The last length of linen went across her eyes. The light disappeared behind the linen to take her down into darkness.
Pain flashed, sharp, sudden, within her to leave a sense of absence, a stillness within her.
It would go quickly now and she was grateful for that.
And it did.
She felt them raise her to carry her swiftly out.
A coughing roar echoed down the tunnel that led outside. They followed that sound, she knew.
The lions, her lions…gifts of the lion-headed Goddess Sekhmet when that Goddess had turned her away and sent her to Isis’s service instead. They would come with her, to keep her company through her long duty so she wouldn’t be utterly alone.
Watching, Khai bowed his head and looked away as they tipped her up for he couldn’t watch as her linen-wrapped form slid with a splash of the Water of Life into the hollow in the stele they’d prepared for her.
He could wish this had been done in sunlight as Irisi was and always had been a creature of light and not darkness.

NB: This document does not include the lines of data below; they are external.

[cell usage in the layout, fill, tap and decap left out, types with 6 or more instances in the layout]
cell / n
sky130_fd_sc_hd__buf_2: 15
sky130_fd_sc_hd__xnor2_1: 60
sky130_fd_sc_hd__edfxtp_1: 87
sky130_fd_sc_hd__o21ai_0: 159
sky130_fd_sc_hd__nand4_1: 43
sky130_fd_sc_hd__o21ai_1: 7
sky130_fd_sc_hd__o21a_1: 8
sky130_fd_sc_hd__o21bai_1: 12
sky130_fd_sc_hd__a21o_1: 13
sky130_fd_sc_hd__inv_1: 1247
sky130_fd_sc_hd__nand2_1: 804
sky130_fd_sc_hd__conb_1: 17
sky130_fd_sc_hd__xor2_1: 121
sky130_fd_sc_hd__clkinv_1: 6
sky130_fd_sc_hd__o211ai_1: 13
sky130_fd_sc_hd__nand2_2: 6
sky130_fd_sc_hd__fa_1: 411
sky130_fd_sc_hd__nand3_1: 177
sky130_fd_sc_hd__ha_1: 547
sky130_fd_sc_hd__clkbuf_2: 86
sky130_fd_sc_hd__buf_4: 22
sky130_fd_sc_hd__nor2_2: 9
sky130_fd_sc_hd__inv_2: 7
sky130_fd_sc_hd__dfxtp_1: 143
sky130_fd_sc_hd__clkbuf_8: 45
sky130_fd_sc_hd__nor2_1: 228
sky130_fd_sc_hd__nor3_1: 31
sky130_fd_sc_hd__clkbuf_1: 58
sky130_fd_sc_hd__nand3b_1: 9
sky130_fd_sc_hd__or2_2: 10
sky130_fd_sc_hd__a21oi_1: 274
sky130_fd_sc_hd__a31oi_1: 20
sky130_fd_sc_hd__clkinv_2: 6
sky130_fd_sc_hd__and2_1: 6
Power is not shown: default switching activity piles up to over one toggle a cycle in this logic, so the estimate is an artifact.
[src/design/srci_div.sv]
// Restoring divider, one quotient bit per cycle.
module srci_div (
  input  logic                        clk,
  input  logic                        rst,
  input  logic                        start,
  input  logic [srci_pkg::DNUM_W-1:0] num,
  input  logic [srci_pkg::TIME_W-1:0] den,
  output logic                        done,
  output logic [srci_pkg::DNUM_W-1:0] quot,
  output logic [srci_pkg::TIME_W-1:0] rmd
);
  import srci_pkg::*;

  logic              running;
  logic [DCNT_W-1:0] cnt;
  logic [TIME_W-1:0] den_r;
  logic [TIME_W:0]   trial;

  assign trial = {rmd, quot[DNUM_W-1]};

  always_ff @(posedge clk) begin
    if (rst) begin
      running <= 1'b0;
      done    <= 1'b0;
      cnt     <= '0;
    end else begin
      done <= 1'b0;
      if (start) begin
        running <= 1'b1;
        cnt     <= DCNT_W'(DNUM_W);
      end else if (running) begin
        cnt <= cnt - 1'b1;
        if (cnt == DCNT_W'(1)) begin
          running <= 1'b0;
          done    <= 1'b1;
        end
      end
    end
  end

  always_ff @(posedge clk) begin
    if (start) begin
      quot  <= num;
      rmd   <= '0;
      den_r <= den;
    end else if (running) begin
      if (trial >= {1'b0, den_r}) begin
        rmd  <= TIME_W'(trial - {1'b0, den_r});
        quot <= {quot[DNUM_W-2:0], 1'b1};
      end else begin
        rmd  <= trial[TIME_W-1:0];
        quot <= {quot[DNUM_W-2:0], 1'b0};
      end
    end
  end

endmodule

[config.mk]
export PLATFORM = sky130hd
export DESIGN_NAME = srci_div
export DESIGN_NICKNAME = d
export VERILOG_FILES = /design/src/design/srci_pkg.sv /design/src/design/srci_div.sv
export SDC_FILE = /design/constraint.sdc
export NUM_CORES = 1
export LEC_CHECK = 0
export BUFFER_PORTS_ARGS = -buffer_cell sky130_fd_sc_hd__buf_2
export CORE_MARGIN = 8
export CORE_UTILIZATION = 30
export CTS_BUF_LIST = sky130_fd_sc_hd__clkbuf_8 sky130_fd_sc_hd__clkbuf_16
export DETAILED_ROUTE_END_ITERATION = 7
export SYNTH_ARGS = -nofsm -noshare
export SYNTH_HDL_FRONTEND = slang
export SYNTH_SLANG_ARGS = --single-unit
export TNS_END_PERCENT = 20
[constraint.sdc]
create_clock -name clk -period 6.5 [get_ports clk]
set_input_delay 0.65 -clock clk [delete_from_list [all_inputs] [get_ports clk]]
set_output_delay 0.65 -clock clk [all_outputs]
set_load 0.05 [all_outputs]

Grief burned. If only he could have gone in her place…
He could not, he was no priest, he had no magic, nor as Egypt’s only surviving General could he leave his country and its people undefended any more than Irisi could have refused this.
Duty and honor wouldn’t allow it.
He laid a hand against the cold stone, listened as the hammers beat above him, pounded the sealing stone into place with steady rhythmic blows so much like the sound of a heartbeat. Sealing the stele with Irisi inside it. What was it like for her in there, in the darkness filled with the Water of Life?

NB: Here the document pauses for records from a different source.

$ cat config.mk
export PLATFORM = sky130hd
export DESIGN_NAME = srci_kmem
export DESIGN_NICKNAME = d
export VERILOG_FILES = /design/src/design/srci_pkg.sv /design/src/design/srci_kmem.sv
export SDC_FILE = /design/constraint.sdc
export NUM_CORES = 1
export LEC_CHECK = 0
export BUFFER_PORTS_ARGS = -buffer_cell sky130_fd_sc_hd__clkbuf_2
export CAP_MARGIN = 10
export CELL_PAD_IN_SITES_DETAIL_PLACEMENT = 0
export CELL_PAD_IN_SITES_GLOBAL_PLACEMENT = 1
export CORE_AREA = 2 2 165 167
export CTS_CLUSTER_SIZE = 10
export DETAILED_ROUTE_END_ITERATION = 8
export DIE_AREA = 0 0 167 169
export PLACE_DENSITY_LB_ADDON = 0.1
export SYNTH_ARGS = -nofsm -noshare
export SYNTH_HDL_FRONTEND = slang
export SYNTH_SLANG_ARGS = --single-unit
$ cat constraint.sdc
create_clock -name clk -period 12.2 [get_ports clk]
set_input_delay 0.61 -clock clk [delete_from_list [all_inputs] [get_ports clk]]
set_output_delay 0.61 -clock clk [all_outputs]
set_load 0.01 [all_outputs]
$ cat src/design/srci_pkg.sv
// Shared types, constants, sequencer states and helpers of the speed ramp integrator.
package srci_pkg;

  localparam int unsigned MAX_POINTS = 8;
  localparam int unsigned IDX_W      = $clog2(MAX_POINTS);
  localparam int unsigned CNT_W      = 4;
  localparam int unsigned TIME_W     = 24;
  localparam int unsigned SPD_W      = 22;
  localparam int unsigned OSPD_W     = 21;
  localparam int unsigned STEP_W     = 10;
  localparam int unsigned SRC_W      = 45;
  localparam int unsigned ACC_W      = 46;
  localparam int unsigned DNUM_W     = 40;
  localparam int unsigned DCNT_W     = 6;

  localparam logic [OSPD_W-1:0] ONE_Q16 = 21'd65536;
  localparam logic signed [23:0] SPEED_MIN = 24'sd3277;
  localparam logic signed [23:0] SPEED_MAX = 24'sd1310720;
  localparam logic [STEP_W-1:0] STEP_MAX = 10'd1000;
  localparam logic [17:0] THREE_Q16 = 18'd196608;

  localparam logic OP_WRITE = 1'b0;
  localparam logic OP_QUERY = 1'b1;

  typedef enum logic [1:0] {
    REG_ENABLE = 2'd0,
    REG_COUNT  = 2'd1,
    REG_STEP   = 2'd2,
    REG_NONE   = 2'd3
  } reg_idx_t;

  typedef struct packed {
    logic [TIME_W-1:0] tm;
    logic [SPD_W-1:0]  spd;
  } key_t;

  localparam int unsigned ST_W = 34;

  typedef enum logic [ST_W-1:0] {
    S_IDLE   = 34'd1 << 0,
    S_RD0W   = 34'd1 << 1,
    S_RDL    = 34'd1 << 2,
    S_DN     = 34'd1 << 3,
    S_NS     = 34'd1 << 4,
    S_NSW    = 34'd1 << 5,
    S_VN     = 34'd1 << 6,
    S_FT     = 34'd1 << 7,
    S_F0     = 34'd1 << 8,
    S_C0     = 34'd1 << 9,
    S_CH     = 34'd1 << 10,
    S_KF     = 34'd1 << 11,
    S_MA     = 34'd1 << 12,
    S_MAW    = 34'd1 << 13,
    S_MB     = 34'd1 << 14,
    S_MBW    = 34'd1 << 15,
    S_KTM    = 34'd1 << 16,
    S_KTW    = 34'd1 << 17,
    S_LOOP   = 34'd1 << 18,
    S_TAILW  = 34'd1 << 19,
    S_ACC    = 34'd1 << 20,
    S_SUMD   = 34'd1 << 21,
    S_DW     = 34'd1 << 22,
    S_REM    = 34'd1 << 23,
    S_REMW   = 34'd1 << 24,
    S_OUT    = 34'd1 << 25,
    S_FCHK   = 34'd1 << 26,
    S_FSCAN  = 34'd1 << 27,
    S_FPREV  = 34'd1 << 28,
    S_FDIV   = 34'd1 << 29,
    S_FMUU   = 34'd1 << 30,
    S_FMW    = 34'd1 << 31,
    S_FMH    = 34'd1 << 32,
    S_FMS    = 34'd1 << 33
  } state_t;

  function automatic logic [OSPD_W-1:0] clamp_speed(input logic signed [23:0] v);
    logic [OSPD_W-1:0] r;
    if (v < SPEED_MIN) begin
      r = SPEED_MIN[OSPD_W-1:0];
    end else if (v > SPEED_MAX) begin
      r = SPEED_MAX[OSPD_W-1:0];
    end else begin
      r = v[OSPD_W-1:0];
    end
    return r;
  endfunction

endpackage

$ cat src/design/srci_kmem.sv
// Keyframe store: one write port, one registered read port.
module srci_kmem (
  input  logic                      clk,
  input  logic                      we,
  input  logic [srci_pkg::IDX_W-1:0] waddr,
  input  srci_pkg::key_t             wdata,
  input  logic [srci_pkg::IDX_W-1:0] raddr,
  output srci_pkg::key_t             rdata
);
  import srci_pkg::*;

  key_t mem [MAX_POINTS];

  always_ff @(posedge clk) begin
    if (we) begin
      mem[waddr] <= wdata;
    end
    rdata <= mem[raddr];
  end

endmodule

# After elaboration in Yosys (flattened, before gate mapping)
# Memories as Yosys holds them, arrays and structs flattened. A register that Yosys moved wholly into a read port is not among the register bits.
# Index checks and enable logic that the tools add are counted.
# op_classes
order_cmp,0
n_shift,0
mul,0
n_addsub,0
n_mux,2
bitwise_logic,0
eq_ne,0
div,0
n_reduce_logical,0
# ops
op,n
two-way mux 1 bit,2
# totals
ff_bits,0
output_inout_bits,46
ramBits,368
rom_bits,0
inputBits,54
latch_bits,0
mem_count,1
# memory_table
memory,depth,word_bits,rd,rd_clocked_by_memory_dff,wr,line_no,rtl
mem,8,46,1,1,1,srci_kmem.sv:12,key_t mem [MAX_POINTS];

# Depth between registers and ports, before layout
# Gate-level depths: netlist of the first run.
# logic_depth
depth_word,2
depth_mapped,4
mapped_depth_nobuf,2

# Worst setup path after synthesis of the first run
# OpenSTA, ideal clock, no wires.
# synth_path
path_kind,input-to-reg
from,input waddr[2] (netlist bit)
to,"memory mem[0][0] (netlist bit), enable pin"
cell_stages,2
path_slack_ps,7759
t_arrival_ps,3934
path_buffers,0
cell_sequence,nand2b_1 > nor3_1
# synth_lines
element,line_no,rtl
from (decl),srci_kmem.sv:5,"input logic [srci_pkg::IDX_W-1:0] waddr,"
to (decl),srci_kmem.sv:12,
# No word-level cell before the write port.

==> flow_summary_export.csv, run 1 <==
group,metric,value,unit
status,run_status,"complete, no violations",
floorplanning,num_io_pins,100,
timing,layout_min_cycle_time,2.410,ns
timing,relSlewSlack,42.61,%
pwr,max-vdd-ir-drop,142.1,uV
synth,post_synth.cell_area_avg,25.51,um2
synth,syn-instance-count,590,
layout,ant_diodes,0,
timing,final_hold_viol_count,0,
timing,number_of_failing_setup_endpoints_in_the_final_timing_report,0,
synth,synth.ff_latch_count,414,
setup_path,crit_path_cell_trace,"buf_6, buf_4, mux4_1, mux2_2",
grt,first_pass_grt_wire_length,39.50,mm
clock_network,cts-htree-levels,2,
setup_path,crit_path_max_fanout,47,
grt,global_route.overflow_total,0,
placement,port-buffer-count,99,
timing,slew_viol_final,0,
layout,area_used_by_multi_input_combinational_logic,0.002922,mm2
route,first_iter_violations,485,
synth,postSynthNetCount,644,
setup_path,worst_path_max_delay_cell,"sky130_fd_sc_hd__buf_4",
setup_path,crit_path_start_kind,"input pin",
layout,fillers,1762,
synth,synth_area_leaders,"sky130_fd_sc_hd__edfxtp_1 (73%), sky130_fd_sc_hd__mux4_1 (10%), sky130_fd_sc_hd__dfxtp_1 (6.1%)",
clock_network,cts_tree,"yes",
setup_path,worst_setup_path_end_kind,"register",
synth,yosysSeqAreaShare,79.53,%
route,viasPerCell,5.789,
flow_run,maxCapViolations,0,
placement,hpwlAfterDp,13.42,mm
clock_network,ctsLongestPathBuffers,3,
timing,timing.clock.skew,0.01013,ns
route,route.detailed.drc,0,
clock_network,cts_repair_resize_count,0,
floorplanning,row_count,60,
grt,gr-usage-all-layers,18.98,%
placement,placedInstanceArea,0.01591,mm2
route,firstDrtPassIters,4,
synth,synth_top_area_cell,"sky130_fd_sc_hd__edfxtp_1",
synth,synth_top_area_share,73.42,%
clock_network,cts_sinks,414,
layout,fin_nets,779,
setup_path,required_time_at_the_worst_slack_endpoint,12.62,ns
layout,regArea,0.01197,mm2
clock_network,cts_buffer_count,47,
clock_network,cts_root_buf,"sky130_fd_sc_hd__clkbuf_16",
clock_network,cts_hold_buffers,0,
timing,fin_tns_setup,0,ns
layout,most_frequent_cells_in_the_layout,"sky130_fd_sc_hd__edfxtp_1 (368), sky130_fd_sc_hd__clkbuf_2 (96), sky130_fd_sc_hd__mux4_1 (58), sky130_fd_sc_hd__clkbuf_16 (49)",
setup_path,cp_class,"in -> reg",
route,drtAntennaViolNets,0,
layout,proportion_of_layout_cells_with_a_drive_suffix_above_1,32.81,%
clock_network,insertion_delay,0.53,ns
layout,layout.cells.most_common,"sky130_fd_sc_hd__edfxtp_1",
route,postRouteWirelength,26.13,mm
floorplanning,die_height,169,um
layout,finish.instance_area,0.01729,mm2
route,drt-wirelength-per-cell,23.75,um
synth,yosysUniqueCellTypes,15,
clock_network,postCtsSetupRepairBufs,0,
pwr,cellPowerDensity,174.4,mW/mm2
grt,maximum_number_of_pins_on_one_net_before_global_route_repair,49,
floorplanning,die-width,167,um
synth,synth_area,0.01505,mm2
clock_network,worst_setup_hold_path_clk_slew,0.05,ns
grt,number_of_antenna_violations_at_the_first_check_in_global_routing,0,
floorplanning,initial_core_util,56.80,%
timing,layout_worst_path_cycle_share,19.75,%
timing,tightestPinTransition,0.8609,ns
timing,fmax,415.0,MHz
route,num_vias,6368,
setup_path,critPathArrivalTime,2.83,ns
timing,rsz0062_at_grt,"false",
hold_path,worst_hold_path_type,"in -> reg",
synth,yosysWarnings,0,
pwr,power.static_leakage,5.896,nW
layout,area_growth_syn_to_layout,14.90,%
floorplanning,design.core.area,0.02650,mm2
placement,globalplace.congestion,0.6557,
setup_path,crit_path_max_incr_delay,0.79,ns
grt,vias_in_the_first_global_route,6785,
floorplanning,full_die_area,0.02822,mm2
-- power by group --
group | internal (mW) | switching [mW]
clock network | 0.762 | 0.490
registers | 1.60 | 0.0147
logic | 0.0684 | 0.0765
total | 2.43 | 0.582
-- cells by family (layout without fill, tap and decap cells) --
family,count (synthesis),after routing,synth area share [%]
AND/OR/NAND/NOR,13,13,0.3907
flip-flops,414,414,79.53
multiplexers,138,138,18.65
buffers and inverters,25,194,1.421
-- synth_stat cells --
library cell	number
sky130_fd_sc_hd__dfxtp_1	46
sky130_fd_sc_hd__buf_2	10
sky130_fd_sc_hd__mux4_1	58
sky130_fd_sc_hd__clkbuf_1	3
sky130_fd_sc_hd__mux4_2	34
sky130_fd_sc_hd__nand2_1	2
sky130_fd_sc_hd__nand2b_1	3
sky130_fd_sc_hd__mux2_2	46
sky130_fd_sc_hd__buf_1	3
sky130_fd_sc_hd__edfxtp_1	368
sky130_fd_sc_hd__nor3_1	2
sky130_fd_sc_hd__nor2_1	6
sky130_fd_sc_hd__buf_12	2
sky130_fd_sc_hd__buf_8	6
sky130_fd_sc_hd__buf_6	1
-- worst max-delay path, delay by kind of cell --
| family | cells | cell delay (ns) |
|---|---|---|
| buffers and inverters | 2 | 1.21 |
| multiplexers | 2 | 0.93 |
-- cell type report --
cell class | instances | share of cell area, %
Clock buffer | 82 | 7.806
Sequential cell | 414 | 69.22
Timing Repair Buffer | 111 | 3.437
Multi-Input combinational cell | 151 | 16.89
Tap cell | 341 | 2.467
Clock inverter | 1 | 0.1736
-- state kept, by name, indices dropped and copies added (netlist names) --
| signal | cells |
|---|---|
| mem | 368 |
| rdata | 46 |
-- per-stage QoR --
| step | hold slack, ns | power, mW | setup slack, ns | cells | util (%) |
|---|---|---|---|---|---|
| after floorplan | 0.6408 | 1.733 | 7.759 | 590 | - |
| after global placement | 0.6463 | 1.787 | 9.231 | 1017 | 60.05 |
| after detailed placement | 0.6560 | 1.795 | 9.186 | 1017 | 60.05 |
| after CTS | 0.3249 | 3.052 | 9.753 | 1100 | 65.26 |
| after global routing | 0.3462 | 3.118 | 9.655 | 1100 | 65.26 |
| final | 0.3506 | 3.015 | 9.790 | 1100 | 65.26 |
-- final timing paths --
kind	from	end	slack, ns	depth (start not counted)
hold reg to reg	mem[6][19]	rdata[19]	0.66	2
setup / recovery	raddr[0]	rdata[27]	9.79	4
hold / removal	wdata[40]	mem[2][40]	0.35	1
setup reg to reg	mem[3][18]	rdata[18]	10.91	2
-- layer usage --
layer	vias to the layer above	global-route usage, %	share of wire [%]
li1	2819	-	-
met1	3336	25.82	42
met2	164	31.54	50
met3	49	4.279	5.3
met4	0	5.247	2.1
met5	-	0	0
Note: power is estimated with default switching activity, not from simulation.
==> run 2, diff against run 1 <==
--- a/config.mk
+++ b/config.mk
@@ -9,10 +9,10 @@
 export CAP_MARGIN = 10
 export CELL_PAD_IN_SITES_DETAIL_PLACEMENT = 0
 export CELL_PAD_IN_SITES_GLOBAL_PLACEMENT = 1
-export CORE_AREA = 2 2 165 167
+export CORE_AREA = 2 2 181 183
 export CTS_CLUSTER_SIZE = 10
 export DETAILED_ROUTE_END_ITERATION = 8
-export DIE_AREA = 0 0 167 169
+export DIE_AREA = 0 0 183 185
 export PLACE_DENSITY_LB_ADDON = 0.1
 export SYNTH_ARGS = -nofsm -noshare
 export SYNTH_HDL_FRONTEND = slang
==> constraint.sdc (replaced) <==
create_clock -name clk -period 2.1 [get_ports clk]
set_input_delay 0.105 -clock clk [delete_from_list [all_inputs] [get_ports clk]]
set_output_delay 0.105 -clock clk [all_outputs]
set_load 0.01 [all_outputs]
==> run 2 against run 1 <==
- hold slack worse by 0.15 ns
- power grew to 5.8 times the previous value
- sequential cell count stayed put
- clock power grew to 5.8 times the previous value
- cell count is 11% higher
- sequential share of layout area is 3.0 points lower
- critical path type is now reg -> reg
==> flow_summary_export.csv, run 2 (same netlist as run 1, synthesis figures left out) <==
group,metric,value,unit
status,run_status,"complete, no violations",
timing,final_hold_viol_count,0,
clock_network,cts_tree,"yes",
floorplanning,row_count,66,
setup_path,worst_setup_path_end_kind,"register",
setup_path,crit_path_cell_trace,"mux4_1, mux2_2",
clock_network,worst_setup_hold_path_clk_slew,0.06,ns
setup_path,cp_class,"reg -> reg",
pwr,cellPowerDensity,974.8,mW/mm2
floorplanning,die-width,183,um
floorplanning,full_die_area,0.03386,mm2
clock_network,cts_sinks,414,
timing,fin_tns_setup,0,ns
layout,fin_nets,833,
setup_path,cp_buf_inv_count,0,
layout,fillers,2382,
grt,first_pass_grt_wire_length,42.45,mm
route,first_iter_violations,423,
placement,globalplace.congestion,0.6562,
timing,timing.clock.skew,0.01169,ns
clock_network,insertion_delay,0.54,ns
grt,vias_in_the_first_global_route,7167,
route,drt-wirelength-per-cell,23.04,um
route,num_vias,6563,
layout,area_used_by_multi_input_combinational_logic,0.002934,mm2
placement,port-buffer-count,99,
layout,fin_util,56.44,%
floorplanning,initial_core_util,46.98,%
timing,fmax,774.2,MHz
setup_path,cp_top_family,"multiplexers",
setup_path,crit_path_max_incr_delay,0.51,ns
layout,register_name_with_the_most_flops,"mem",
floorplanning,design.core.area,0.03204,mm2
clock_network,cts_repair_resize_count,0,
timing,layout_min_cycle_time,1.292,ns
layout,area_growth_syn_to_layout,20.15,%
timing,tightestPinTransition,0.5582,ns
clock_network,cts_buffer_count,47,
clock_network,cts_root_buf,"sky130_fd_sc_hd__clkbuf_16",
setup_path,required_time_at_the_worst_slack_endpoint,2.51,ns
layout,proportion_of_layout_cells_with_a_drive_suffix_above_1,31.81,%
route,viasPerCell,5.384,
setup_path,crit_path_max_fanout,1,
layout,layout.cells.most_common,"sky130_fd_sc_hd__edfxtp_1",
grt,number_of_antenna_violations_at_the_first_check_in_global_routing,0,
grt,global_route.overflow_total,0,
route,route.detailed.drc,0,
layout,regArea,0.01197,mm2
placement,hpwlAfterDp,14.50,mm
timing,slew_viol_final,0,
layout,number_of_flip_flops_under_the_largest_register_name,368,
clock_network,ctsLongestPathBuffers,3,
timing,layout_worst_path_cycle_share,61.51,%
timing,rsz0062_at_grt,"false",
timing,relSlewSlack,62.79,%
route,drtAntennaViolNets,0,
clock_network,postCtsSetupRepairBufs,0,
hold_path,worst_hold_path_type,"in -> reg",
clock_network,cts_hold_buffers,46,
layout,most_frequent_cells_in_the_layout,"sky130_fd_sc_hd__edfxtp_1 (368), sky130_fd_sc_hd__clkbuf_2 (96), sky130_fd_sc_hd__mux4_1 (58), sky130_fd_sc_hd__clkbuf_16 (49)",
setup_path,critPathArrivalTime,1.70,ns
route,firstDrtPassIters,4,
pwr,power.static_leakage,6.183,nW
flow_run,maxCapViolations,0,
setup_path,crit_path_start_kind,"register",
layout,ant_diodes,0,
timing,number_of_failing_setup_endpoints_in_the_final_timing_report,0,
floorplanning,num_io_pins,100,
setup_path,worst_path_max_delay_cell,"sky130_fd_sc_hd__mux4_1",
pwr,max-vdd-ir-drop,604.8,uV
layout,largest_regs,"mem: 368 flops, rdata: 46 flops",
clock_network,cts-htree-levels,2,
grt,gr-usage-all-layers,17.12,%
route,postRouteWirelength,28.09,mm
grt,maximum_number_of_pins_on_one_net_before_global_route_repair,47,
floorplanning,die_height,185,um
[run 2: cell types whose count changed in the layout (fill, tap and decap cells not counted), moves of 2 or more]
cell                            previous run  this run
sky130_fd_sc_hd__buf_12                    0        15
sky130_fd_sc_hd__buf_4                    13         6
sky130_fd_sc_hd__clkbuf_1                 33        30
sky130_fd_sc_hd__clkbuf_8                  0         2
sky130_fd_sc_hd__dlygate4sd3_1             0        46
sky130_fd_sc_hd__nor3_2                    2         0
sky130_fd_sc_hd__nor3_4                    0         2
[run 2: through the flow]
stage               power (mW)  cell area [um2]  hold slack (ns)  worst slack, ns  instances
finish                   17.63            18080           0.2001           0.8083       1219
global route             18.28            18080           0.1908           0.7857       1219
CTS                      17.86            18080           0.1850           0.8091       1219
detailed placement       10.49            16260           0.3866           0.4061       1092
global placement         10.44            16260           0.3662           0.4242       1092
floorplan                10.07            15070           0.2039          -0.6018        590
[run 2: power by group]
group          leakage (nW)  internal, mW  switching [mW]
Sequential             3.73          9.31          0.0866
Combinational          1.80         0.488           0.482
Clock                 0.654          4.36            2.90
Total                  6.18          14.2            3.47
[run 2: worst min-delay path, delay by kind of cell]
kind                   cells  cell delay (ns)
multiplexers               1             0.26
buffers and inverters      2             0.34
[run 2: final cells by class]
type                            instances  share of cell area, %
Sequential cell                       414                  66.20
Multi-Input combinational cell        151                  16.22
Clock buffer                           81                  7.555
Timing Repair Buffer                  165                  7.202
Tap cell                              408                  2.823
[run 2: metal layers]
| metal | up-vias | part of all wire (%) | track usage (%) |
|---|---|---|---|
| met5 | - | 0 | 0 |
| met4 | 0 | 2.0 | 4.896 |
| met3 | 48 | 3.7 | 3.008 |
| met2 | 131 | 51 | 29.24 |
| met1 | 3446 | 44 | 22.83 |
| li1 | 2938 | - | - |
[run 2: final timing paths]
kind / startpoint / endpoint / slack, ns / cells past startpoint
worst min-delay path: raddr[1] / rdata[27] / 0.20 / 3
worst max register to register: mem[1][41] / rdata[41] / 0.81 / 2
worst max-delay path: mem[1][41] / rdata[41] / 0.81 / 2
worst min register to register: mem[7][34] / rdata[34] / 0.66 / 2
==> run 3, diff against run 2 <==
--- a/config.mk
+++ b/config.mk
@@ -5,14 +5,15 @@
 export SDC_FILE = /design/constraint.sdc
 export NUM_CORES = 1
 export LEC_CHECK = 0
+export ABC_AREA = 1
 export BUFFER_PORTS_ARGS = -buffer_cell sky130_fd_sc_hd__clkbuf_2
 export CAP_MARGIN = 10
 export CELL_PAD_IN_SITES_DETAIL_PLACEMENT = 0
 export CELL_PAD_IN_SITES_GLOBAL_PLACEMENT = 1
-export CORE_AREA = 2 2 181 183
+export CORE_AREA = 2 2 203 205
 export CTS_CLUSTER_SIZE = 10
 export DETAILED_ROUTE_END_ITERATION = 8
-export DIE_AREA = 0 0 183 185
+export DIE_AREA = 0 0 205 207
 export PLACE_DENSITY_LB_ADDON = 0.1
 export SYNTH_ARGS = -nofsm -noshare
 export SYNTH_HDL_FRONTEND = slang
==> constraint.sdc (replaced) <==
create_clock -name clk -period 1.1 [get_ports clk]
set_input_delay 0.055 -clock clk [delete_from_list [all_inputs] [get_ports clk]]
set_output_delay 0.055 -clock clk [all_outputs]
set_load 0.01 [all_outputs]
==> run 3 against run 2 <==
- sequential power rose by 90%
- via count rose by 63%
- routed wire length rose by 36%
- core utilization fell by 4.9 points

He willed her the strength and courage to endure. Like the beat of her valiant heart, each blow of mallet on stone reverberated, echoed from the distant walls, to whisper back over the grassy hollow within them.
Above, through the narrow break in the cavern roof Khai could see the stars glitter coldly.
Desperately, instinctively, Irisi’s lungs sought air, her body fought…even as she clung to trance, to will, to the spells in her mind, to the endless mental chanting of the words from the Book of Emerging into Daytime – the Book of the Dead.
She had to hold against the grief and the fear, the close space that enveloped her. What lay below, him and them, battered against her will.
Khai was still here, though, her beloved Khai and these others she loved, Awan, Kahotep, Djeserit, all the priests and priestesses with whom she’d served over the years. Even poor Saini in the distant chamber below, seeking his redemption, watched the last faint light disappear as the doors shut on him to seal him in among the Dark, among Them…
She could almost pity him, not knowing which of them suffered the worst fate.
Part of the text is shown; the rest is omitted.